図5に示すように無瞬断切替装置20は、少なくとも同期信号検出部21と、同一性判定部22と、遅延差算出部23とを備える。
同期信号検出部21は、複数の伝送路を介して受信したデータの各々について、データに含まれる同期信号(先頭情報「1」)を検出する。
同一性判定部22は、前記同期信号を受信するまでに各々の伝送路を介して受信したデータの同一性を判定する。
遅延差算出部23は、各々の伝送路について検出した同期信号と同一性の判定結果から、伝送路間の遅延関係および遅延量を算出する。
上記の実施形態の構成と対比すると、同期信号検出部21は、フレーム先頭情報検出部100に対応し、同一性判定部22と遅延差算出部23は、遅延差計測部112に対応する。
【0038】
図6は、本発明の一実施形態における無瞬断切替装置のハードウェア構成の一例を示す図である。

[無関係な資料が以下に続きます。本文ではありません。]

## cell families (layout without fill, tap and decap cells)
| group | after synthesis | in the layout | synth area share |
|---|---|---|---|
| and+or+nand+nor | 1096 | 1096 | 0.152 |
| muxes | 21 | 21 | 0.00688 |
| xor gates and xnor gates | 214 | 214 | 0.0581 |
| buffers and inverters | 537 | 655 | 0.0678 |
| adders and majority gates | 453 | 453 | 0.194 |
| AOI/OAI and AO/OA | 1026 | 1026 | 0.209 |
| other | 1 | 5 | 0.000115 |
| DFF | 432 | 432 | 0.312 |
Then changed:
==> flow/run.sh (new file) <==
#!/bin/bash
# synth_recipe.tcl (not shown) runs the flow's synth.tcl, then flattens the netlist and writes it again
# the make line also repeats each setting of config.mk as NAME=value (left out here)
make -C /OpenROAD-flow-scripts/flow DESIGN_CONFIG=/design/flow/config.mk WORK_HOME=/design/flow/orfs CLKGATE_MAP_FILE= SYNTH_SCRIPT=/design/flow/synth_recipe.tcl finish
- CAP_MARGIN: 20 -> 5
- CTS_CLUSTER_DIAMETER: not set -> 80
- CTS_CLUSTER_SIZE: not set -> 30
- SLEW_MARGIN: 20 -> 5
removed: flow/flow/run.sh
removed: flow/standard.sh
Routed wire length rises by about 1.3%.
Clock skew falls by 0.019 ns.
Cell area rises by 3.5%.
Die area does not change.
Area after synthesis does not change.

コンピュータ900は、CPU901、主記憶装置902、補助記憶装置903、入出力インタフェース904、通信インタフェース905を備える。上述の無瞬断切替装置10は、コンピュータ900に実装される。そして、上述したフレーム先頭情報検出部100、データ同期書き込み部110、メモリ部120、入力エラー監視部130、データ読出制御部140、書込みレート監視部150の各機能の一部または全部は、プログラムの形式で補助記憶装置903に記憶されている。CPU901は、プログラムを補助記憶装置903から読み出して主記憶装置902に展開し、当該プログラムに従って上記処理を実行する。また、CPU901は、プログラムに従って、記憶領域を主記憶装置902に確保する。また、CPU901は、プログラムに従って、処理中のデータを記憶する記憶領域を補助記憶装置903に確保する。
【0039】
なお、少なくとも1つの実施形態において、補助記憶装置903は、一時的でない有形の媒体の一例である。一時的でない有形の媒体の他の例としては、入出力インタフェース904を介して接続される磁気ディスク、光磁気ディスク、CD−ROM、DVD−ROM、半導体メモリ等が挙げられる。また、このプログラムが通信回線によってコンピュータ900に配信される場合、配信を受けたコンピュータ900が当該プログラムを主記憶装置902に展開し、上記処理を実行しても良い。また、当該プログラムは、前述した機能の一部を実現するためのものであっても良い。さらに、当該プログラムは、前述した機能を補助記憶装置903に既に記憶されている他のプログラムとの組み合わせで実現するもの、いわゆる差分ファイル(差分プログラム)であっても良い。
【0040】
また、上述した無瞬断切替装置10の各機能の全て又は一部は、ASIC(Application Specific Integrated Circuit)やPLD(Programmable Logic Device)やFPGA(Field-Programmable Gate Array)等のハードウェアを用いて実現されてもよい。
【0041】
その他、本発明の趣旨を逸脱しない範囲で、上記した実施の形態における構成要素を周知の構成要素に置き換えることは適宜可能である。また、この発明の技術範囲は上記の実施形態に限られるものではなく、本発明の趣旨を逸脱しない範囲において種々の変更を加えることが可能である。